The executives cited declining shipping and cotton costs, with the former aiding the bottom line through 2023; the latter, during the second half of 2023.
In another change, Horowitz said, “We have shifted ownership of Hollister marketing to Carey Krug, who has been our head of Abercrombie marketing for the past four years where she has built a great team and is instrumental in driving the amazing A&F turnaround. Carey has moved into a new role as chief marketing officer and is now responsible for marketing strategy and creative across all brands.”
Hollister could also get a lift from the Share2Pay app, introduced last quarter, enabling young shoppers to share their digital shopping bags with whomever pays their bills, eliminating a barrier to conversions, particularly among Hollister’s teen clientele.
“Looking to 2023, we’re closely monitoring consumer demand,” Lipesky told retail analysts during a conference call. “We remain cautiously optimistic that we will see significant relief on product costs and some stabilization off inflation across other key expense categories.”
“We also made progress on multi-year technology modernization efforts in areas like merchandising and data, [which] will enable us to be smarter and faster in the future,” Horowitz added.
“While our teams are working to deliver a great holiday, we opt to remain laser focused on the long term. As we move through [the fourth quarter] and into 2023 we expect to continue to leverage our strong balance sheet to fund multiyear strategic investments necessary to execute our Always Forward Plan,” she said, which calls for focused growth across brands, “revolutionizing” the digital business and financial discipline.
The company also announced that Terry Burman will step down as chairperson of the board at the conclusion of the company’s fiscal year ending Jan. 28, and will at that time be succeeded by board member Nigel Travis.
“I’m encouraged by the trajectory of our business, and I’m confident the steps we’ve taken throughout the year will put us in a position to win in [the fourth quarter] and beyond,” Horowitz said. “Across men’s and women’s, we are well positioned for holiday and are energized about the emerging spring trends we will deliver in early 2023.”

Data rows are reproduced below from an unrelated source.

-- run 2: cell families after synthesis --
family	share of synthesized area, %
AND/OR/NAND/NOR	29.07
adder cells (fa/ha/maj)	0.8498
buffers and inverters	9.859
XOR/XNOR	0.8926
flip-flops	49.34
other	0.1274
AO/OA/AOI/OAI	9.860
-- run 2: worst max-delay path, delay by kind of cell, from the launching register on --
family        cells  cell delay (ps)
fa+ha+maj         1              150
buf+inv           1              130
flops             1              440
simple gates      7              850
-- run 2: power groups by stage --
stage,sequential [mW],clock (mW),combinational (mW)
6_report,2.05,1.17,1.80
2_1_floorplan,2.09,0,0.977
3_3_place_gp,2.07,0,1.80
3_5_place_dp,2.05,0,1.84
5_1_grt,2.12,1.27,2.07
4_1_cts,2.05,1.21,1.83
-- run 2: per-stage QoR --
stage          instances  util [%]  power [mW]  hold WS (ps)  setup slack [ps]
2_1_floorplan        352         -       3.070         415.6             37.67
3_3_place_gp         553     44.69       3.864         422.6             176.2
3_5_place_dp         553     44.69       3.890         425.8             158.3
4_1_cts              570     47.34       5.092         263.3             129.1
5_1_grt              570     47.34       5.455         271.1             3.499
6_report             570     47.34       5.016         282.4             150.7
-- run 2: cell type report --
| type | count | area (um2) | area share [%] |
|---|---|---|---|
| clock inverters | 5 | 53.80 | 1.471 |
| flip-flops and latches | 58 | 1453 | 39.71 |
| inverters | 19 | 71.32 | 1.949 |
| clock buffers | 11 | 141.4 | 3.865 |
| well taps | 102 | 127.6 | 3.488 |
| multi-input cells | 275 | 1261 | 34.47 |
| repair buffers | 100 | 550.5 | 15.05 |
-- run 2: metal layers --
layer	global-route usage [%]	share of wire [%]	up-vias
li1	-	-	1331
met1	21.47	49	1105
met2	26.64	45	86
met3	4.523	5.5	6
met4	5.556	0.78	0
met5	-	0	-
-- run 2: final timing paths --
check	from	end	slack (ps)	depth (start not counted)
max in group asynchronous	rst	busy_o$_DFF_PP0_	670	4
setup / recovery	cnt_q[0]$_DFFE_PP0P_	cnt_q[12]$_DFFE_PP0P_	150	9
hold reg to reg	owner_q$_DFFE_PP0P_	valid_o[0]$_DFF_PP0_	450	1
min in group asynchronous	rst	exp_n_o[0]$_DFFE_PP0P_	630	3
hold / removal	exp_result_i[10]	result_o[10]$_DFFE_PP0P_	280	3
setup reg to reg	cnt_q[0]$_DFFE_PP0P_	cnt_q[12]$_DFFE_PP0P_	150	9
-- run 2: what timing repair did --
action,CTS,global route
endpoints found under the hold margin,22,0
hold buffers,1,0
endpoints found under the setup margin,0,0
### config.mk
export PLATFORM = sky130hd
export DESIGN_NAME = vga_scanout
export DESIGN_NICKNAME = d
export VERILOG_FILES = /design/src/rtl/vga_scanout_pkg.sv /design/src/rtl/vga_scanout_timing.sv /design/src/rtl/vga_scanout.sv
export SDC_FILE = /design/constraint.sdc
export NUM_CORES = 1
export LEC_CHECK = 0
export ABC_AREA = 1
export BUFFER_PORTS_ARGS = -buffer_cell sky130_fd_sc_hd__buf_2
export CAP_MARGIN = 40
export CORE_MARGIN = 4
export CORE_UTILIZATION = 40
export CTS_CLUSTER_SIZE = 8
export DETAILED_ROUTE_END_ITERATION = 10
export PLACE_DENSITY = 0.73
export SETUP_SLACK_MARGIN = 0.2
export SLEW_MARGIN = 10
export SYNTH_ARGS = -nofsm -noshare
export SYNTH_HDL_FRONTEND = slang
export SYNTH_SLANG_ARGS = --single-unit
export TNS_END_PERCENT = 20
### constraint.sdc
create_clock -name i_clk -period 1.87 [get_ports i_clk]
set_input_delay 0.187 -clock i_clk [delete_from_list [all_inputs] [get_ports i_clk]]
set_output_delay 0.187 -clock i_clk [all_outputs]
set_load 0.005 [all_outputs]
### src/rtl/vga_scanout_pkg.sv
// Shared VGA types and default 640x480@60 timing constants, used by the frame
// memory, the scanout stage and software-facing code.
package vga_scanout_pkg;

    typedef struct packed {
        logic [3:0] r;
        logic [3:0] g;
        logic [3:0] b;
    } vga_color_t;

    localparam int VGA_H_ACTIVE = 640;
    localparam int VGA_H_TOTAL  = 800;
    localparam int VGA_V_ACTIVE = 480;
    localparam int VGA_V_TOTAL  = 525;
    localparam int VGA_CNT_W    = 10;

    // Raw per-clock timing flags, before alignment to the framebuffer read latency
    typedef struct packed {
        logic active;
        logic hs;
        logic vs;
    } vga_tim_t;

endpackage

### src/rtl/vga_scanout_timing.sv
// Free-running h/v counters with raw active/sync flags and the software-facing
// vblank / frame_start registers (taken from the undelayed counters).
module vga_timing
    import vga_scanout_pkg::*;
#(
    parameter int H_ACTIVE = VGA_H_ACTIVE,
    parameter int H_FP     = 16,
    parameter int H_SYNC   = 96,
    parameter int H_BP     = 48,
    parameter int V_ACTIVE = VGA_V_ACTIVE,
    parameter int V_FP     = 10,
    parameter int V_SYNC   = 2,
    parameter int V_BP     = 33
) (
    input  logic                 i_clk,
    input  logic                 i_reset,
    output logic [VGA_CNT_W-1:0] o_h_cnt,
    output logic [VGA_CNT_W-1:0] o_v_cnt,
    output vga_tim_t             o_tim,
    output logic                 o_vblank,
    output logic                 o_frame_start
);

    localparam int H_TOTAL = H_ACTIVE + H_FP + H_SYNC + H_BP;
    localparam int V_TOTAL = V_ACTIVE + V_FP + V_SYNC + V_BP;
    localparam int HS_FIRST = H_ACTIVE + H_FP;
    localparam int HS_LAST  = H_ACTIVE + H_FP + H_SYNC - 1;
    localparam int VS_FIRST = V_ACTIVE + V_FP;
    localparam int VS_LAST  = V_ACTIVE + V_FP + V_SYNC - 1;

    logic [VGA_CNT_W-1:0] h_cnt_q, h_cnt_d;
    logic [VGA_CNT_W-1:0] v_cnt_q, v_cnt_d;
    logic                 vblank_q, vblank_d;
    logic                 fstart_q, fstart_d;
    logic                 h_wrap;

    always_comb begin
        h_wrap  = (h_cnt_q == VGA_CNT_W'(H_TOTAL - 1));
        h_cnt_d = h_wrap ? '0 : h_cnt_q + 1'b1;
        v_cnt_d = v_cnt_q;
        if (h_wrap) begin
            v_cnt_d = (v_cnt_q == VGA_CNT_W'(V_TOTAL - 1)) ? '0 : v_cnt_q + 1'b1;
        end
        vblank_d = (v_cnt_q >= VGA_CNT_W'(V_ACTIVE));
        fstart_d = (h_cnt_q == '0) && (v_cnt_q == VGA_CNT_W'(V_ACTIVE));
    end

    always_ff @(posedge i_clk) begin
        if (i_reset) begin
            h_cnt_q  <= '0;
            v_cnt_q  <= '0;
            vblank_q <= 1'b0;
            fstart_q <= 1'b0;
        end else begin
            h_cnt_q  <= h_cnt_d;
            v_cnt_q  <= v_cnt_d;
            vblank_q <= vblank_d;
            fstart_q <= fstart_d;
        end
    end

    always_comb begin
        o_tim.active = (h_cnt_q < VGA_CNT_W'(H_ACTIVE)) && (v_cnt_q < VGA_CNT_W'(V_ACTIVE));
        o_tim.hs     = (h_cnt_q >= VGA_CNT_W'(HS_FIRST)) && (h_cnt_q <= VGA_CNT_W'(HS_LAST));
        o_tim.vs     = (v_cnt_q >= VGA_CNT_W'(VS_FIRST)) && (v_cnt_q <= VGA_CNT_W'(VS_LAST));
    end

    assign o_h_cnt       = h_cnt_q;
    assign o_v_cnt       = v_cnt_q;
    assign o_vblank      = vblank_q;
    assign o_frame_start = fstart_q;

endmodule

### src/rtl/vga_scanout.sv
// Scanout stage: issues framebuffer coordinates, delays the timing flags to line
// up with the returned color, and registers the VGA pins.
module vga_scanout
    import vga_scanout_pkg::*;
#(
    parameter int   H_ACTIVE   = VGA_H_ACTIVE,
    parameter int   H_FP       = 16,
    parameter int   H_SYNC     = 96,
    parameter int   H_BP       = 48,
    parameter int   V_ACTIVE   = VGA_V_ACTIVE,
    parameter int   V_FP       = 10,
    parameter int   V_SYNC     = 2,
    parameter int   V_BP       = 33,
    parameter int   SCALE_LOG2 = 2,
    parameter int   RD_LAT     = 1,
    parameter logic SYNC_POL   = 1'b0
) (
    input  logic       i_clk,
    input  logic       i_reset,
    input  vga_color_t i_color,
    output logic [7:0] o_pxlX,
    output logic [7:0] o_pxlY,
    output logic       o_hsync,
    output logic       o_vsync,
    output logic       o_de,
    output vga_color_t o_color,
    output logic       o_vblank,
    output logic       o_frame_start
);

    logic [VGA_CNT_W-1:0] h_cnt, v_cnt;
    vga_tim_t             tim_raw, tim_out;
    vga_tim_t [RD_LAT:1]  tim_pipe_q;

    logic       de_q, de_d;
    logic       hsync_q, hsync_d;
    logic       vsync_q, vsync_d;
    vga_color_t color_q, color_d;

    vga_timing #(
        .H_ACTIVE (H_ACTIVE),
        .H_FP     (H_FP),
        .H_SYNC   (H_SYNC),
        .H_BP     (H_BP),
        .V_ACTIVE (V_ACTIVE),
        .V_FP     (V_FP),
        .V_SYNC   (V_SYNC),
        .V_BP     (V_BP)
    ) u_timing (
        .i_clk         (i_clk),
        .i_reset       (i_reset),
        .o_h_cnt       (h_cnt),
        .o_v_cnt       (v_cnt),
        .o_tim         (tim_raw),
        .o_vblank      (o_vblank),
        .o_frame_start (o_frame_start)
    );

    // Coordinates are parked at 0 in blanking so the memory sees a stable address
    always_comb begin
        o_pxlX = '0;
        o_pxlY = '0;
        if (tim_raw.active) begin
            o_pxlX = 8'(h_cnt >> SCALE_LOG2);
            o_pxlY = 8'(v_cnt >> SCALE_LOG2);
        end
    end

    always_ff @(posedge i_clk) begin
        if (i_reset) begin
            tim_pipe_q <= '0;
        end else begin
            tim_pipe_q[1] <= tim_raw;
            for (int i = 2; i <= RD_LAT; i++) begin
                tim_pipe_q[i] <= tim_pipe_q[i-1];
            end
        end
    end

    assign tim_out = tim_pipe_q[RD_LAT];

    // Color from the memory is only trusted when the aligned active bit is set
    always_comb begin
        de_d    = tim_out.active;
        hsync_d = tim_out.hs ? SYNC_POL : ~SYNC_POL;
        vsync_d = tim_out.vs ? SYNC_POL : ~SYNC_POL;
        color_d = de_d ? i_color : '0;
    end

    always_ff @(posedge i_clk) begin
        if (i_reset) begin
            de_q    <= 1'b0;
            hsync_q <= ~SYNC_POL;
            vsync_q <= ~SYNC_POL;
            color_q <= '0;
        end else begin
            de_q    <= de_d;
            hsync_q <= hsync_d;
            vsync_q <= vsync_d;
            color_q <= color_d;
        end
    end

    assign o_de    = de_q;
    assign o_hsync = hsync_q;
    assign o_vsync = vsync_q;
    assign o_color = color_q;

endmodule

==> results_dict.tcl <==
set metrics [dict create \
    status "complete, no violations" \
    vias_per_cell 4.54 \
    cts_root_buf "clkbuf_8" \
    setup_tns_ns 0 \
    start_util_pct 41.6 \
    ant_nets 0 \
    fmax_mhz 615 \
    clk-insertion-delay-late_ns 0.30 \
    intPower_w 0.00129 \
    syn_area_per_cell_um2 7.16 \
    die_height_um 75.6 \
    grt_pass1_vias 1524 \
    synth.top_cells.by_count "nor2_1 (63), nand2_1 (44), inv_1 (41)" \
    reg2reg_depth 8 \
    cts_buffer_depth 2 \
    syn_inst 255 \
    start_kind "register" \
    ys_top_cells_by_area "dfxtp_1 (44%), nor2_1 (13%), nand2_1 (9.0%)" \
    grt_pass1_wl_mm 6.52 \
    worstSetupPathType "reg -> out" \
    grt_overflow_total 0 \
    fin_skew_ns 0.0106 \
    cp.arrival_ns 1.44 \
    syn_nets 274 \
    min_period_ns 1.63 \
    coreArea_um2 4380 \
    ys_ff_latch 40 \
    num_vias 1645 \
    initialDrtViolationCount 80 \
    die-area_um2 5710 \
    combPwrFrac_pct 4.3 \
    row_count 24 \
    routed_wl_mm 3.98 \
    gp_congestion 0.885 \
    post_drt_wl_per_cell_um 11.0 \
    insertedDiodeCount 0 \
    yosysMostFrequentCell "nor2_1" \
    net-switching-power_w 0.000356 \
    ys_seq_area_share_pct 43.9 \
    async_reset_ff_share_pct 0 \
    pwr_density_cell_nw_per_um2 717 \
    h-tree-depth 2 \
    leakage_nw 1.07 \
    fin_util_pct 52.5 \
    r2r_setup_slack_ns 0.37 \
    hold_viol 0 \
    dr.pass1.iters 4 \
    final_nets 328 \
    final-setup-viol-count 0 \
    drc 0 \
    synth_top_area_share_pct 43.9 \
    crit_fanout 7 \
    cts_hold_buf 0 \
    switching_share_pct 21.6 \
    synth_edf_count 0 \
    track_usage_pct 15.0 \
    rsz0062_at_grt "true" \
    num-fill-cells 421 \
    area_growth_pct 26.1 \
    drive_gt1_share_pct 27.7 \
    synth_area_leader_cell "dfxtp_1" \
    boundaryPins 47 \
    dp_hpwl_mm 2.94 \
    end_kind "primary output" \
    cts_tree "built" \
    holdPathStages 3 \
    clk_pin_slew_ns 0.08 \
    cts_buffers 5 \
    portBuffers 45 \
    pwr-share-clk_pct 42.5 \
    final_max_slew_viol_count 0 \
    hold_path.class "in -> reg" \
    timing.final.crit_share_pct 86.9 \
    required_ns 1.68 \
    yosys_warnings 0 \
    syn-cell-area_um2 1830 \
    clkSinkCount 40 \
    ir_drop_uv 365 \
    grt_antenna_before_repair 0 \
    die_x_um 75.6 \
    maxCapViolations 0 \
    ys.flop_type "dfxtp_1" \
    seqPwrFrac_pct 53.1 \
    grt_max_degree 14 \
    yosysUniqueCellTypes 25 \
]
[cell type report]
| type | instances | area [um^2] | area share (%) |
|---|---|---|---|
| Clock buffer | 5 | 68.8 | 2.99 |
| Clock inverter | 3 | 42.5 | 1.85 |
| Inverter | 41 | 154 | 6.68 |
| Multi-Input combinational cell | 167 | 858 | 37.3 |
| Sequential cell | 40 | 810 | 35.2 |
| Tap cell | 52 | 65.1 | 2.83 |
| Timing Repair Buffer | 54 | 304 | 13.2 |
[flip-flops by register name, indices dropped and copies added, names as in the netlist]
name                    cells
de_d                        1
o_vsync                     1
o_hsync                     1
o_color                    12
tim_out                     2
o_de                        1
u_timing.o_vblank           1
u_timing.o_v_cnt           10
u_timing.o_h_cnt           10
u_timing.o_frame_start      1
[cell families (layout without fill, tap and decap cells)]
group	after synthesis	after routing	share of synthesized area, %
AND/OR/NAND/NOR	142	142	34.8
flip-flops	40	40	43.9
XOR/XNOR	3	3	1.44
AO/OA/AOI/OAI	16	16	5.41
other	1	1	0.205
buffers and inverters	48	103	10.8
adder cells (fa/ha/maj)	5	5	3.43
[layer usage]
metal	vias to the layer above	GRT usage (%)	share of wire, %
li1	883	-	-
met1	696	18.0	44
met2	59	24.4	46
met3	7	3.17	8.8
met4	0	9.51	1.8
met5	-	0	0
[path summary, 6_finish.rpt]
path	from	end
worst max-delay path	u_timing.o_v_cnt[6]	o_pxlX[2]
worst min-delay path	i_color[8]	o_color[8]
worst max register to register	u_timing.o_v_cnt[1]	u_timing.o_v_cnt[8]
worst min register to register	tim_out[1]	o_hsync
[cell usage in the layout, fill, tap and decap left out, types with 5 or more instances in the layout]
master	netlist	layout
nor2_4	3	5
dfxtp_1	40	35
nand4_1	7	7
a21oi_1	6	6
nand3_1	12	12
nand2_1	44	44
inv_1	41	40
ha_1	5	5
nor2_2	2	5
buf_2	5	45
nor2_1	63	58
clkbuf_8	0	5
buf_4	1	6
[critical path, stage by stage, from the launching register on]
cell and delay (ns):
dfxtp_2 0.35, nand4_1 0.14, inv_2 0.07, nor2_4 0.13, o211ai_4 0.11, buf_6 0.15
nor2_1 0.08, buf_2 0.12
[power by group through the flow]
| stage | Clock, W | Combinational (W) | Sequential, W |
|---|---|---|---|
| after detailed placement | 0 | 0.0000722 | 0.000898 |
| after floorplan | 0 | 0.0000398 | 0.000899 |
| after global routing | 0.000755 | 0.0000822 | 0.000879 |
| final | 0.000702 | 0.0000714 | 0.000877 |
| after global placement | 0 | 0.0000711 | 0.000898 |
| after CTS | 0.000722 | 0.0000727 | 0.000877 |
[metrics by stage]
stage	cell area, um^2	hold slack, ns	setup WS, ns	cells	power (W)
4_1_cts	2240	0.0866	0.181	359	0.00167
6_report	2300	0.0948	0.244	362	0.00165
5_1_grt	2300	0.0843	0.163	362	0.00172
3_5_place_dp	2090	0.358	0.346	348	0.000971
3_3_place_gp	2090	0.355	0.354	348	0.000969
2_1_floorplan	1830	0.299	0.536	255	0.000939
[repair_timing]
action,in CTS,in global routing
pin swaps,2,3
endpoints found under the setup margin,15,16
buffers inserted,3,3
resized for setup,5,13
(Power assumes the default switching activity.)
[src/rtl/load_pkg.sv]
// load_pkg: shared definitions for the load unit.
// Holds the instruction field layout, completion status codes, the line-size
// helper and the controller state enum.
package load_pkg;

  // Instruction field layout (bit offsets and widths)
  localparam int OPC_LSB       = 0;
  localparam int OPC_W         = 6;
  localparam int BUF_ID_LSB    = 16;
  localparam int BUF_ID_W      = 16;
  localparam int BUF_START_LSB = 32;
  localparam int BUF_START_W   = 16;
  localparam int LINE_CNT_LSB  = 48;
  localparam int LINE_CNT_W    = 16;
  localparam int DRAM_LINE_LSB = 64;
  localparam int DRAM_LINE_W   = 32;

  localparam int BEAT_CNT_W = 16;

  // Completion status codes
  localparam logic [1:0] ST_OK          = 2'd0;
  localparam logic [1:0] ST_BAD_BUF     = 2'd1;
  localparam logic [1:0] ST_EARLY_TLAST = 2'd2;
  localparam logic [1:0] ST_NO_TLAST    = 2'd3;

  // Bytes per stream/buffer word for a given data width
  function automatic int line_bytes(input int data_w);
    return data_w / 8;
  endfunction

  localparam int LINE_BYTES = 512 / 8;

  typedef enum logic [2:0] {
    S_IDLE,
    S_ISSUE,
    S_RECV,
    S_WAIT_RD,
    S_DONE
  } load_state_e;

endpackage

[src/rtl/load_addr_gen.sv]
// load_addr_gen: beat counter and buffer address generator for the load unit.
// Ports:
//   kernel_clk, kernel_rst  clock / async active-high reset
//   clear                   restart the beat count (new instruction accepted)
//   beat                    one stream beat accepted this cycle
//   buf_start, line_cnt     latched instruction fields
//   tlast                   stream tlast of the current beat
//   wr_addr                 buffer word address for the current beat (wraps)
//   last_beat               current beat is beat number line_cnt
//   early_tlast             tlast seen before the final beat
module load_addr_gen
  import load_pkg::*;
#(
  parameter int BUF_AW = 11
) (
  input  logic                  kernel_clk,
  input  logic                  kernel_rst,
  input  logic                  clear,
  input  logic                  beat,
  input  logic [BUF_START_W-1:0] buf_start,
  input  logic [BEAT_CNT_W-1:0] line_cnt,
  input  logic                  tlast,
  output logic [BUF_AW-1:0]     wr_addr,
  output logic                  last_beat,
  output logic                  early_tlast
);

  logic [BEAT_CNT_W-1:0] beat_idx;

  always_ff @(posedge kernel_clk or posedge kernel_rst) begin
    if (kernel_rst) begin
      beat_idx <= '0;
    end else if (clear) begin
      beat_idx <= '0;
    end else if (beat) begin
      beat_idx <= beat_idx + BEAT_CNT_W'(1);
    end
  end

  // Buffer address wraps modulo 2^BUF_AW without any flag
  assign wr_addr     = BUF_AW'(buf_start) + BUF_AW'(beat_idx);
  assign last_beat   = (beat_idx + BEAT_CNT_W'(1)) == line_cnt;
  assign early_tlast = tlast && !last_beat;

endmodule

[src/rtl/load_unit_mc.sv]
// load_unit_mc: moves line_cnt lines from DRAM (via an AXI read master and an
// AXI-stream) into one of NUM_BUF on-chip buffers.
// Ports:
//   kernel_clk, kernel_rst        clock / async active-high reset
//   ap_start, ctrl_instruction,
//   ctrl_addr_offset              instruction handshake and DRAM base
//   busy, ap_done, status         progress and completion report
//   dram_xfer_start_addr/size,
//   read_start, read_done         AXI read master control
//   data_tvalid/tready/tlast/tdata incoming line stream
//   buf_wr_valid/addr/data        one-hot buffer write port
//
// state     | meaning
// S_IDLE    | waiting for ap_start
// S_ISSUE   | pulse read_start to the read master
// S_RECV    | accept stream beats and write them to the buffer
// S_WAIT_RD | wait for the read master to report completion
// S_DONE    | one-cycle ap_done with status
module load_unit_mc
  import load_pkg::*;
#(
  parameter int NUM_BUF = 4,
  parameter int DATA_W  = 512,
  parameter int ADDR_W  = 64,
  parameter int XFER_W  = 32,
  parameter int BUF_AW  = 11,
  parameter int INST_W  = 96
) (
  input  logic                kernel_clk,
  input  logic                kernel_rst,
  input  logic                ap_start,
  input  logic [ADDR_W-1:0]   ctrl_addr_offset,
  input  logic [INST_W-1:0]   ctrl_instruction,
  output logic                busy,
  output logic                ap_done,
  output logic [1:0]          status,
  output logic [ADDR_W-1:0]   dram_xfer_start_addr,
  output logic [XFER_W-1:0]   dram_xfer_size_in_bytes,
  output logic                read_start,
  input  logic                read_done,
  input  logic                data_tvalid,
  output logic                data_tready,
  input  logic                data_tlast,
  input  logic [DATA_W-1:0]   data_tdata,
  output logic [NUM_BUF-1:0]  buf_wr_valid,
  output logic [BUF_AW-1:0]   buf_wr_addr,
  output logic [DATA_W-1:0]   buf_wr_data
);

  localparam int                 LB       = line_bytes(DATA_W);
  localparam logic [ADDR_W-1:0]  LB_ADDR  = ADDR_W'(LB);
  localparam logic [XFER_W-1:0]  LB_XFER  = XFER_W'(LB);
  localparam logic [BUF_ID_W-1:0] NUM_BUF_L = BUF_ID_W'(NUM_BUF);

  load_state_e state, state_nxt;

  logic [BUF_ID_W-1:0]    in_buf_id, buf_id_q;
  logic [BUF_START_W-1:0] in_buf_start, buf_start_q;
  logic [LINE_CNT_W-1:0]  in_line_cnt, line_cnt_q;
  logic [DRAM_LINE_W-1:0] in_dram_line;
  logic                   rd_seen;
  logic [1:0]             status_q;
  logic                   accept, beat, bad_buf;
  logic                   last_beat, early_tlast;
  logic [BUF_AW-1:0]      wr_addr;
  logic                   unused_fields;

  assign in_buf_id    = ctrl_instruction[BUF_ID_LSB    +: BUF_ID_W];
  assign in_buf_start = ctrl_instruction[BUF_START_LSB +: BUF_START_W];
  assign in_line_cnt  = ctrl_instruction[LINE_CNT_LSB  +: LINE_CNT_W];
  assign in_dram_line = ctrl_instruction[DRAM_LINE_LSB +: DRAM_LINE_W];
  // opcode and reserved bits carry no meaning for this unit
  assign unused_fields = ^ctrl_instruction[BUF_ID_LSB-1:OPC_LSB];

  assign accept  = (state == S_IDLE) && ap_start;
  assign bad_buf = in_buf_id >= NUM_BUF_L;
  assign beat    = data_tvalid && data_tready;

  load_addr_gen #(
    .BUF_AW (BUF_AW)
  ) u_addr_gen (
    .kernel_clk  (kernel_clk),
    .kernel_rst  (kernel_rst),
    .clear       (accept),
    .beat        (beat),
    .buf_start   (buf_start_q),
    .line_cnt    (line_cnt_q),
    .tlast       (data_tlast),
    .wr_addr     (wr_addr),
    .last_beat   (last_beat),
    .early_tlast (early_tlast)
  );

  always_ff @(posedge kernel_clk or posedge kernel_rst) begin
    if (kernel_rst) begin
      state <= S_IDLE;
    end else begin
      state <= state_nxt;
    end
  end

  always_comb begin
    state_nxt   = state;
    busy        = 1'b0;
    ap_done     = 1'b0;
    read_start  = 1'b0;
    data_tready = 1'b0;
    case (state)
      S_IDLE: begin
        if (ap_start) begin
          state_nxt = (bad_buf || in_line_cnt == '0) ? S_DONE : S_ISSUE;
        end
      end
      S_ISSUE: begin
        busy       = 1'b1;
        read_start = 1'b1;
        state_nxt  = S_RECV;
      end
      S_RECV: begin
        busy        = 1'b1;
        data_tready = 1'b1;
        if (beat && (last_beat || data_tlast)) begin
          state_nxt = S_WAIT_RD;
        end
      end
      S_WAIT_RD: begin
        busy = 1'b1;
        if (read_done || rd_seen) begin
          state_nxt = S_DONE;
        end
      end
      S_DONE: begin
        ap_done   = 1'b1;
        state_nxt = S_IDLE;
      end
      default: state_nxt = S_IDLE;
    endcase
  end

  assign status = ap_done ? status_q : 2'd0;

  always_ff @(posedge kernel_clk or posedge kernel_rst) begin
    if (kernel_rst) begin
      buf_id_q                <= '0;
      buf_start_q             <= '0;
      line_cnt_q              <= '0;
      rd_seen                 <= 1'b0;
      status_q                <= ST_OK;
      dram_xfer_start_addr    <= '0;
      dram_xfer_size_in_bytes <= '0;
      buf_wr_valid            <= '0;
      buf_wr_addr             <= '0;
      buf_wr_data             <= '0;
    end else begin
      buf_wr_valid <= '0;
      if (accept) begin
        buf_id_q                <= in_buf_id;
        buf_start_q             <= in_buf_start;
        line_cnt_q              <= in_line_cnt;
        rd_seen                 <= 1'b0;
        status_q                <= bad_buf ? ST_BAD_BUF : ST_OK;
        dram_xfer_start_addr    <= ctrl_addr_offset + ADDR_W'(in_dram_line) * LB_ADDR;
        dram_xfer_size_in_bytes <= XFER_W'(in_line_cnt) * LB_XFER;
      end else if (busy && read_done) begin
        // read master may finish before the last beat is consumed
        rd_seen <= 1'b1;
      end
      if (beat) begin
        buf_wr_valid <= NUM_BUF'(1) << buf_id_q;
        buf_wr_addr  <= wr_addr;
        buf_wr_data  <= data_tdata;
        if (last_beat && !data_tlast) begin
          status_q <= ST_NO_TLAST;
        end else if (early_tlast) begin
          status_q <= ST_EARLY_TLAST;
        end
      end
    end
  end

endmodule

She said she is looking forward to visiting malls on Black Friday in the Columbus, Ohio. area, where A&F is based, and seeing “all the consumer energy this weekend.”
“We were pleased to see year-over-year sales trends improve across brands in light of the global macroeconomic environment,” Horowitz said in her prepared statement. “While net sales were down 3 percent as compared to last year on a reported basis, net sales were flat on a constant currency basis. Results were driven by Abercrombie brands where we delivered the highest [third-quarter] net sales since 2014 and the tenth consecutive quarter of average unit retail growth.
“We are cautiously optimistic as the holiday season kicks into high gear,” Horowitz added. “While the environment remains dynamic, we are focused on what we can control. We have strategically adjusted our inventory receipts for holiday and early 2023, and unlike last year, we have the inventory on hand to fulfill holiday demand in the peak Black Friday to Christmas period. Additionally, we have reduced controllable spend where appropriate. At the same time, we are leveraging our strong financial position to advance the long-term, strategic investments necessary to achieve our 2025 Always Forward Plan.”